忙しかったりつらかったり、悩んでいたり、ひたむきにがんばっている方にこそ、ほんのひと時でいいから空を見上げてほしいーー

宇宙兄弟公式サイトでは、世界中で星空を撮り続けるKAGAYAさんのこのフォトエッセイを大公開します。

憧れの氷の世界

約4200キロメートルをおよそ6時間かけて飛行し、イリューシン76は南極に到着しました。南極には空港がないため、飛行機はブルドーザーで平らにならしただけの氷の滑走路へと着陸しました。

機外の温度は氷点下。外に出る前に防寒装備に着替えておく必要があります。防寒ブーツに防寒ジャケット、氷雪の照り返しも強いので顔には日焼け止めを塗りサングラスをかけました。

ドアを開け、飛行機から降りると、そこは真っ白な光に包まれた世界でした。厚さが数百メートルもある南極の氷床の上にわたしは降り立ちました。足元の氷をひとかけらとってみると、中にたくさんの泡粒が入っているのが見えました。何万年も前に氷と一緒に封じ込められた、当時の地球の空気です。わたしにはこの氷を使ってやってみたいことがありました。

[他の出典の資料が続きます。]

--- src/hw/rtl/cda_pkg.sv ---
// cda_pkg: shared constants, types and microcode table for the calendar date-time adder
// holds field layout of the stream words, month length logic and the sequencer program
// no dependencies
`default_nettype none

package cda_pkg;

    // working width of every date-time register in the datapath
    localparam int WORK_W = 8;
    typedef logic [WORK_W-1:0] t_work;

    // input field widths
    localparam int S_YEAR_W  = 7;
    localparam int S_MONTH_W = 4;
    localparam int S_DAY_W   = 5;
    localparam int S_HOUR_W  = 5;
    localparam int S_MIN_W   = 6;
    localparam int S_SEC_W   = 6;
    localparam int ADD_W     = 7;

    // input packing, first field in the lowest bits
    localparam int IN_S_YEAR_LSB  = 0;
    localparam int IN_S_MONTH_LSB = IN_S_YEAR_LSB + S_YEAR_W;
    localparam int IN_S_DAY_LSB   = IN_S_MONTH_LSB + S_MONTH_W;
    localparam int IN_S_HOUR_LSB  = IN_S_DAY_LSB + S_DAY_W;
    localparam int IN_S_MIN_LSB   = IN_S_HOUR_LSB + S_HOUR_W;
    localparam int IN_S_SEC_LSB   = IN_S_MIN_LSB + S_MIN_W;
    localparam int IN_A_YEAR_LSB  = IN_S_SEC_LSB + S_SEC_W;
    localparam int IN_A_MONTH_LSB = IN_A_YEAR_LSB + ADD_W;
    localparam int IN_A_DAY_LSB   = IN_A_MONTH_LSB + ADD_W;
    localparam int IN_A_HOUR_LSB  = IN_A_DAY_LSB + ADD_W;
    localparam int IN_A_MIN_LSB   = IN_A_HOUR_LSB + ADD_W;
    localparam int IN_A_SEC_LSB   = IN_A_MIN_LSB + ADD_W;
    localparam int IN_BITS        = IN_A_SEC_LSB + ADD_W;
    localparam int IN_TDATA_W     = ((IN_BITS + 7) / 8) * 8;

    // output field widths
    localparam int O_YEAR_W  = 8;
    localparam int O_MONTH_W = 4;
    localparam int O_DAY_W   = 5;
    localparam int O_HOUR_W  = 5;
    localparam int O_MIN_W   = 6;
    localparam int O_SEC_W   = 6;

    localparam int OUT_YEAR_LSB  = 0;
    localparam int OUT_MONTH_LSB = OUT_YEAR_LSB + O_YEAR_W;
    localparam int OUT_DAY_LSB   = OUT_MONTH_LSB + O_MONTH_W;
    localparam int OUT_HOUR_LSB  = OUT_DAY_LSB + O_DAY_W;
    localparam int OUT_MIN_LSB   = OUT_HOUR_LSB + O_HOUR_W;
    localparam int OUT_SEC_LSB   = OUT_MIN_LSB + O_MIN_W;
    localparam int OUT_BITS      = OUT_SEC_LSB + O_SEC_W;
    localparam int OUT_TDATA_W   = ((OUT_BITS + 7) / 8) * 8;

    // calendar limits
    localparam t_work SEC_LIMIT   = 8'd59;
    localparam t_work SEC_MOD     = 8'd60;
    localparam t_work MIN_LIMIT   = 8'd59;
    localparam t_work MIN_MOD     = 8'd60;
    localparam t_work HOUR_LIMIT  = 8'd23;
    localparam t_work HOUR_MOD    = 8'd24;
    localparam t_work MONTH_LIMIT = 8'd12;
    localparam t_work MONTH_MOD   = 8'd12;
    localparam t_work LEN_31      = 8'd31;
    localparam t_work LEN_30      = 8'd30;
    localparam t_work LEN_29      = 8'd29;
    localparam t_work LEN_28      = 8'd28;
    localparam t_work LEN_NONE    = 8'd0;
    localparam t_work YEAR_2100   = 8'd100;
    localparam t_work YEAR_2200   = 8'd200;

    localparam t_work M_JAN = 8'd1;
    localparam t_work M_FEB = 8'd2;
    localparam t_work M_MAR = 8'd3;
    localparam t_work M_APR = 8'd4;
    localparam t_work M_MAY = 8'd5;
    localparam t_work M_JUN = 8'd6;
    localparam t_work M_JUL = 8'd7;
    localparam t_work M_AUG = 8'd8;
    localparam t_work M_SEP = 8'd9;
    localparam t_work M_OCT = 8'd10;
    localparam t_work M_NOV = 8'd11;
    localparam t_work M_DEC = 8'd12;

    // datapath unit that a microcode step works on
    typedef enum logic [2:0] {
        U_SEC  = 3'd0,
        U_MIN  = 3'd1,
        U_HOUR = 3'd2,
        U_DAY  = 3'd3,
        U_MON  = 3'd4
    } t_unit;

    typedef logic [2:0] t_pc;

    localparam t_pc PC_SEC  = 3'd0;
    localparam t_pc PC_MIN  = 3'd1;
    localparam t_pc PC_HOUR = 3'd2;
    localparam t_pc PC_DAY  = 3'd3;
    localparam t_pc PC_MON  = 3'd4;

    // one control word: reduce while over the limit, else take the exit action
    typedef struct packed {
        t_unit unit;
        t_work limit;
        t_work modulus;
        t_pc   loop_pc;
        t_pc   exit_pc;
        logic  last;
    } t_ucode;

    function automatic t_ucode ucode_rom(input t_pc pc);
        t_ucode w;
        unique case (pc)
            PC_SEC:  w = t_ucode'{U_SEC, SEC_LIMIT, SEC_MOD, PC_SEC, PC_MIN, 1'b0};
            PC_MIN:  w = t_ucode'{U_MIN, MIN_LIMIT, MIN_MOD, PC_MIN, PC_HOUR, 1'b0};
            PC_HOUR: w = t_ucode'{U_HOUR, HOUR_LIMIT, HOUR_MOD, PC_HOUR, PC_DAY, 1'b0};
            // limit and modulus come from the month length
            PC_DAY:  w = t_ucode'{U_DAY, LEN_NONE, LEN_NONE, PC_DAY, PC_MON, 1'b0};
            PC_MON:  w = t_ucode'{U_MON, MONTH_LIMIT, MONTH_MOD, PC_MON, PC_SEC, 1'b1};
            default: w = t_ucode'{U_MON, MONTH_LIMIT, MONTH_MOD, PC_SEC, PC_SEC, 1'b1};
        endcase
        return w;
    endfunction

    // years 2100 and 2200 are not leap years, 2000 is
    function automatic logic is_leap(input t_work year);
        return (year[1:0] == 2'b00) && (year != YEAR_2100) && (year != YEAR_2200);
    endfunction

    // month outside january to december has no length
    function automatic t_work month_len(input t_work month, input t_work year);
        t_work len;
        unique case (month)
            M_JAN, M_MAR, M_MAY, M_JUL, M_AUG, M_OCT, M_DEC: len = LEN_31;
            M_APR, M_JUN, M_SEP, M_NOV:                      len = LEN_30;
            M_FEB:   len = is_leap(year) ? LEN_29 : LEN_28;
            default: len = LEN_NONE;
        endcase
        return len;
    endfunction

endpackage

`default_nettype wire

--- src/hw/rtl/calendar_datetime_adder_top.sv ---
// calendar_datetime_adder_top: adds a duration to a date-time, microcoded carry sequencer
// depends on cda_pkg for field layout, month lengths and the control word table
// sequence: on accept the request is loaded, then the seconds, minutes, hours, day and month
//   steps run in order, each repeated once per carry subtraction (the day step walks month by month)
// handshake: the next request is taken once the sequencer is free, while the previous
//   result may still wait in the output register
// reset: synchronous active low, clears the sequencer and the output valid
`default_nettype none

module calendar_datetime_adder_top (
    input  wire logic                           i_clk,
    input  wire logic                           i_rst_n,
    input  wire logic                           i_s_tvalid,
    output logic                                o_s_tready,
    // start_year, start_month, start_day, start_hour, start_minute, start_second,
    // add_years, add_months, add_days, add_hours, add_minutes, add_seconds, zero pad
    input  wire logic [cda_pkg::IN_TDATA_W-1:0] i_s_tdata,
    output logic                                o_m_tvalid,
    input  wire logic                           i_m_tready,
    // sum_year, sum_month, sum_day, sum_hour, sum_minute, sum_second, zero pad
    output logic [cda_pkg::OUT_TDATA_W-1:0]     o_m_tdata
);

    logic                             r_busy, n_busy;
    logic                             r_out_valid, n_out_valid;
    cda_pkg::t_pc                     r_pc, n_pc;

    cda_pkg::t_work                   r_sec, n_sec;
    cda_pkg::t_work                   r_min, n_min;
    cda_pkg::t_work                   r_hour, n_hour;
    cda_pkg::t_work                   r_day, n_day;
    cda_pkg::t_work                   r_mon, n_mon;
    cda_pkg::t_work                   r_year, n_year;
    logic [cda_pkg::ADD_W-1:0]        r_a_year, n_a_year;
    logic [cda_pkg::ADD_W-1:0]        r_a_mon, n_a_mon;
    logic [cda_pkg::ADD_W-1:0]        r_a_day, n_a_day;
    logic [cda_pkg::ADD_W-1:0]        r_a_hour, n_a_hour;
    logic [cda_pkg::ADD_W-1:0]        r_a_min, n_a_min;
    logic [cda_pkg::OUT_TDATA_W-1:0]  r_out_data, n_out_data;

    cda_pkg::t_ucode                  ctl;
    cda_pkg::t_work                   val, lim, modulus, diff, len, mon_inc;
    logic                             over, s_accept, out_free, stall;

    assign o_s_tready = !r_busy;
    assign o_m_tvalid = r_out_valid;
    assign o_m_tdata  = r_out_data;

    assign s_accept = i_s_tvalid && !r_busy;
    assign out_free = !r_out_valid || i_m_tready;

    // shared compare and subtract
    always_comb begin
        ctl = cda_pkg::ucode_rom(r_pc);
        len = cda_pkg::month_len(r_mon, r_year);
        unique case (ctl.unit)
            cda_pkg::U_SEC:  val = r_sec;
            cda_pkg::U_MIN:  val = r_min;
            cda_pkg::U_HOUR: val = r_hour;
            cda_pkg::U_DAY:  val = r_day;
            cda_pkg::U_MON:  val = r_mon;
            default:         val = r_mon;
        endcase
        lim     = (ctl.unit == cda_pkg::U_DAY) ? len : ctl.limit;
        modulus = (ctl.unit == cda_pkg::U_DAY) ? len : ctl.modulus;
        over    = val > lim;
        diff    = val - modulus;
        mon_inc = r_mon + cda_pkg::t_work'(1);
        stall   = ctl.last && !over && !out_free;
    end

    always_comb begin
        n_busy      = r_busy;
        n_pc        = r_pc;
        n_out_valid = r_out_valid && !i_m_tready;
        n_out_data  = r_out_data;
        n_sec       = r_sec;
        n_min       = r_min;
        n_hour      = r_hour;
        n_day       = r_day;
        n_mon       = r_mon;
        n_year      = r_year;
        n_a_year    = r_a_year;
        n_a_mon     = r_a_mon;
        n_a_day     = r_a_day;
        n_a_hour    = r_a_hour;
        n_a_min     = r_a_min;

        if (s_accept) begin
            n_busy   = 1'b1;
            n_pc     = cda_pkg::PC_SEC;
            n_sec    = cda_pkg::t_work'(i_s_tdata[cda_pkg::IN_S_SEC_LSB +: cda_pkg::S_SEC_W])
                     + cda_pkg::t_work'(i_s_tdata[cda_pkg::IN_A_SEC_LSB +: cda_pkg::ADD_W]);
            n_min    = cda_pkg::t_work'(i_s_tdata[cda_pkg::IN_S_MIN_LSB +: cda_pkg::S_MIN_W]);
            n_hour   = cda_pkg::t_work'(i_s_tdata[cda_pkg::IN_S_HOUR_LSB +: cda_pkg::S_HOUR_W]);
            n_day    = cda_pkg::t_work'(i_s_tdata[cda_pkg::IN_S_DAY_LSB +: cda_pkg::S_DAY_W]);
            n_mon    = cda_pkg::t_work'(i_s_tdata[cda_pkg::IN_S_MONTH_LSB +: cda_pkg::S_MONTH_W]);
            n_year   = cda_pkg::t_work'(i_s_tdata[cda_pkg::IN_S_YEAR_LSB +: cda_pkg::S_YEAR_W]);
            n_a_year = i_s_tdata[cda_pkg::IN_A_YEAR_LSB +: cda_pkg::ADD_W];
            n_a_mon  = i_s_tdata[cda_pkg::IN_A_MONTH_LSB +: cda_pkg::ADD_W];
            n_a_day  = i_s_tdata[cda_pkg::IN_A_DAY_LSB +: cda_pkg::ADD_W];
            n_a_hour = i_s_tdata[cda_pkg::IN_A_HOUR_LSB +: cda_pkg::ADD_W];
            n_a_min  = i_s_tdata[cda_pkg::IN_A_MIN_LSB +: cda_pkg::ADD_W];
        end else if (r_busy && !stall) begin
            n_pc = over ? ctl.loop_pc : ctl.exit_pc;
            unique case (ctl.unit)
                cda_pkg::U_SEC: begin
                    if (over) begin
                        n_sec = diff;
                        n_min = r_min + cda_pkg::t_work'(1);
                    end else begin
                        n_min = r_min + cda_pkg::t_work'(r_a_min);
                    end
                end
                cda_pkg::U_MIN: begin
                    if (over) begin
                        n_min  = diff;
                        n_hour = r_hour + cda_pkg::t_work'(1);
                    end else begin
                        n_hour = r_hour + cda_pkg::t_work'(r_a_hour);
                    end
                end
                cda_pkg::U_HOUR: begin
                    if (over) begin
                        n_hour = diff;
                        n_day  = r_day + cda_pkg::t_work'(1);
                    end else begin
                        n_day = r_day + cda_pkg::t_work'(r_a_day);
                    end
                end
                cda_pkg::U_DAY: begin
                    if (over) begin
                        n_day = diff;
                        if (mon_inc > cda_pkg::MONTH_LIMIT) begin
                            n_mon  = mon_inc - cda_pkg::MONTH_MOD;
                            n_year = r_year + cda_pkg::t_work'(1);
                        end else begin
                            n_mon = mon_inc;
                        end
                    end else begin
                        n_mon = r_mon + cda_pkg::t_work'(r_a_mon);
                    end
                end
                default: begin
                    if (over) begin
                        n_mon  = diff;
                        n_year = r_year + cda_pkg::t_work'(1);
                    end else begin
                        n_year = r_year + cda_pkg::t_work'(r_a_year);
                    end
                end
            endcase

            if (ctl.last && !over) begin
                n_busy      = 1'b0;
                n_out_valid = 1'b1;
                n_out_data  = '0;
                n_out_data[cda_pkg::OUT_YEAR_LSB +: cda_pkg::O_YEAR_W]   = n_year;
                n_out_data[cda_pkg::OUT_MONTH_LSB +: cda_pkg::O_MONTH_W] =
                    r_mon[cda_pkg::O_MONTH_W-1:0];
                n_out_data[cda_pkg::OUT_DAY_LSB +: cda_pkg::O_DAY_W]     =
                    r_day[cda_pkg::O_DAY_W-1:0];
                n_out_data[cda_pkg::OUT_HOUR_LSB +: cda_pkg::O_HOUR_W]   =
                    r_hour[cda_pkg::O_HOUR_W-1:0];
                n_out_data[cda_pkg::OUT_MIN_LSB +: cda_pkg::O_MIN_W]     =
                    r_min[cda_pkg::O_MIN_W-1:0];
                n_out_data[cda_pkg::OUT_SEC_LSB +: cda_pkg::O_SEC_W]     =
                    r_sec[cda_pkg::O_SEC_W-1:0];
            end
        end
    end

    always_ff @(posedge i_clk) begin
        if (!i_rst_n) begin
            r_busy      <= 1'b0;
            r_out_valid <= 1'b0;
            r_pc        <= cda_pkg::PC_SEC;
        end else begin
            r_busy      <= n_busy;
            r_out_valid <= n_out_valid;
            r_pc        <= n_pc;
        end
    end

    always_ff @(posedge i_clk) begin
        r_sec      <= n_sec;
        r_min      <= n_min;
        r_hour     <= n_hour;
        r_day      <= n_day;
        r_mon      <= n_mon;
        r_year     <= n_year;
        r_a_year   <= n_a_year;
        r_a_mon    <= n_a_mon;
        r_a_day    <= n_a_day;
        r_a_hour   <= n_a_hour;
        r_a_min    <= n_a_min;
        r_out_data <= n_out_data;
    end

endmodule

`default_nettype wire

わたしは足につけていたアイゼン(登山道具。氷上の滑り止めとして使う。金属製の鋭い爪がついている)を使って氷を削りました。細かく砕いた氷をカップに盛り、このために日本から持ってきたメロン味のシロップをかけ、かき氷を作りました。

南極の氷で作ったかき氷を食べる。

これがわたしの子どもの頃からの夢でした。

南極の寒さの中、気づけばおかわりをして6杯も食べてしまいました。南極の氷は特に味がするわけではなく無味無臭。だからまあ、ただのメロンシロップ味のかき氷なのですが、想いは特別です。その氷は大昔に降った雪やダイヤモンドダストがわたしが食べるまで気の遠くなるような時間凍り続けた氷なのです。その氷には、地球の時間が当時の空気とともに閉じ込められていたのです!

とはいえ、南極で6杯もかき氷を食べるとさすがに寒くて震え上がりました(氷菓子が好きで日頃から食べているのでお腹はこわしませんでした)。

日食が起こるまでの短い時間に、大陸内移動用の小型複葉プロペラ機アントノフに乗って白夜の南極大陸を飛行し、空から見ることになりました。アントノフは脚に取り付けられたスキーで氷の上を滑走し、ベースキャンプを飛び立ちました。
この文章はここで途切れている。